You've used it for a draft here, a question there, and you keep half-thinking there's more to it than you've found. There is, and getting to it isn't about being technical.
Everything about how work happens is shifting under your feet, and it'll take years to settle. Feeling a bit dizzy about that is the sane response.
You need one task to begin, just one thing you'd love to stop doing. Everything else turns up on its own, once you've started.
Maybe it feels like everyone else got a memo you missed. There wasn't one. The person who sounds fluent started a few months ago. They typed a clumsy first prompt, got a flat, useless answer, shrugged, and typed another, then a better one. You get there the same way, today, with one clumsy prompt of your own.

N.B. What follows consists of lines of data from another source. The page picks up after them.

==> config.mk <==
export PLATFORM = sky130hd
export DESIGN_NAME = link_tuple_filter_parser
export DESIGN_NICKNAME = d
export VERILOG_FILES = /design/src/hdl/ltfp_pkg.sv /design/src/hdl/ltfp_front.sv /design/src/hdl/ltfp_fifo.sv /design/src/hdl/ltfp_back.sv /design/src/hdl/link_tuple_filter_parser.sv
export SDC_FILE = /design/constraint.sdc
export NUM_CORES = 1
export LEC_CHECK = 0
export ABC_AREA = 1
export BUFFER_PORTS_ARGS = -buffer_cell sky130_fd_sc_hd__buf_2
export CAP_MARGIN = 20
export CORE_MARGIN = 4
export CORE_UTILIZATION = 50
export DETAILED_ROUTE_END_ITERATION = 16
export PLACE_DENSITY = 0.74
export SLEW_MARGIN = 20
export SYNTH_ARGS = -nofsm -noshare
export SYNTH_HDL_FRONTEND = slang
export SYNTH_SLANG_ARGS = --single-unit
==> constraint.sdc <==
create_clock -name clk -period 2.3 [get_ports clk]
set_input_delay 0.23 -clock clk [delete_from_list [all_inputs] [get_ports clk]]
set_output_delay 0.23 -clock clk [all_outputs]
set_load 0.01 [all_outputs]
## config.mk

```make
export PLATFORM = sky130hd
export DESIGN_NAME = can_message_supervisor
export DESIGN_NICKNAME = d
export VERILOG_FILES = /design/src/design/cms_pkg.sv /design/src/design/cms_front.sv /design/src/design/cms_queue.sv /design/src/design/cms_back.sv /design/src/design/can_message_supervisor.sv
export SDC_FILE = /design/constraint.sdc
export NUM_CORES = 1
export LEC_CHECK = 0
export BUFFER_PORTS_ARGS = -buffer_cell sky130_fd_sc_hd__buf_4
export CAP_MARGIN = 20
export CORE_MARGIN = 2
export CORE_UTILIZATION = 41
export DETAILED_ROUTE_END_ITERATION = 10
export PLACE_DENSITY = 0.62
export SYNTH_ARGS = -nofsm -noshare
export SYNTH_HDL_FRONTEND = slang
export SYNTH_SLANG_ARGS = --single-unit
```

## constraint.sdc

```tcl
create_clock -name clk -period 9.4 [get_ports clk]
set_clock_uncertainty 0.1 [all_clocks]
set_input_delay 1.88 -clock clk [delete_from_list [all_inputs] [get_ports clk]]
set_output_delay 1.88 -clock clk [all_outputs]
set_load 0.02 [all_outputs]
```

What you get back depends on what it knows about you. Tell it who your customers are, how you write, what last quarter looked like, and the bland assistant starts to sound like someone who's worked beside you all year. You've probably had one moment like that already, the first time a reply came back sounding like you. You can make that happen on purpose.

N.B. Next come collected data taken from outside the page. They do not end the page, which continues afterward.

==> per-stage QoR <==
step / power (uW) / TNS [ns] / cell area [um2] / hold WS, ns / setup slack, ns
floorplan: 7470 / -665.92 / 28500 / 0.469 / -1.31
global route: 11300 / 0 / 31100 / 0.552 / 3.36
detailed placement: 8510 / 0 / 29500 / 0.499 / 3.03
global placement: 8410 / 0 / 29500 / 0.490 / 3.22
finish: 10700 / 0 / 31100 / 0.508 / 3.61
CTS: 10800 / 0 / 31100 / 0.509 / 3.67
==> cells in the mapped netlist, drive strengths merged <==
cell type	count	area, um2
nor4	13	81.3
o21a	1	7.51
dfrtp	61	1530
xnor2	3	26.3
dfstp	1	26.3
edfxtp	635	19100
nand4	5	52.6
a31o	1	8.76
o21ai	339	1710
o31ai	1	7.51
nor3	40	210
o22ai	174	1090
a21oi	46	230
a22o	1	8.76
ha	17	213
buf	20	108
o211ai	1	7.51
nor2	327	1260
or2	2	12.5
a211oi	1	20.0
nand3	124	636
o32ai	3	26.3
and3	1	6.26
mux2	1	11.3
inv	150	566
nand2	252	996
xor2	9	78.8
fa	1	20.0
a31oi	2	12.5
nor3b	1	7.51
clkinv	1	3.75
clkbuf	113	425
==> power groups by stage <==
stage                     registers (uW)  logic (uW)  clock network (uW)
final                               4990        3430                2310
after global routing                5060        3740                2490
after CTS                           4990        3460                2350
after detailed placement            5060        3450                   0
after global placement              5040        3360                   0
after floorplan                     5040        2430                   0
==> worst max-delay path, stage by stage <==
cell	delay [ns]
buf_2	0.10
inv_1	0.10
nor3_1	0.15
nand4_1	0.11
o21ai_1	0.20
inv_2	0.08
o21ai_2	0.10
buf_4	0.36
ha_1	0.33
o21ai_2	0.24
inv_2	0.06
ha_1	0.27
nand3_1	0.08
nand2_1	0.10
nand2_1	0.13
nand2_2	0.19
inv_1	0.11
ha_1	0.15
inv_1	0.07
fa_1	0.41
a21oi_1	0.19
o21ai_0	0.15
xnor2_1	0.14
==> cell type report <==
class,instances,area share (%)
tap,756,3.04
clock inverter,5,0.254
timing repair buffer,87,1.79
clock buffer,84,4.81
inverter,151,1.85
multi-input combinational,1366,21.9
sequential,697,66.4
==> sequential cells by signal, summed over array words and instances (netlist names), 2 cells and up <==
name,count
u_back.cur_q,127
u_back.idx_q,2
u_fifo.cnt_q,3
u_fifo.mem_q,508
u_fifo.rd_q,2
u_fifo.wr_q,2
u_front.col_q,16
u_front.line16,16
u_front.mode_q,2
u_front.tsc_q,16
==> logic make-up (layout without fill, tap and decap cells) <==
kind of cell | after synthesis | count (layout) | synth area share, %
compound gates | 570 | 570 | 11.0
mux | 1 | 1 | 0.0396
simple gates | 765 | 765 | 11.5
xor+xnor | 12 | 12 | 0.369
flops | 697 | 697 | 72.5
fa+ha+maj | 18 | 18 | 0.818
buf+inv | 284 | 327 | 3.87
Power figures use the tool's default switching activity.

The more it handles, the more your judgment becomes the actual work. That was always the part that mattered. You decide what's worth the hours, what's good enough, and what should never have been started at all.
When the grunt work goes, the part only you can do, the real thinking, has room to grow. You get more of yourself back, and more of the work that felt like the reason you started.
You can't plan your way to a better way of working, and you don't need to. Nobody's done your version of it yet, so there's nothing to copy, which is the fun part. Give it a real job, see what comes back, and poke at it. The next move shows up the moment a rough, half-right draft is sitting in front of you.
Hand the machine the parts that drain you, and you get the good part back. That's the room to think instead of racing the clock, the thing you keep meaning to start, the energy still in the tank at six o'clock. What you do with that, and who you do it for, is yours.
Don't wait until you feel ready. Pick the one task you'd most like to stop doing, and hand it over this week. See what comes back. That's the whole thing.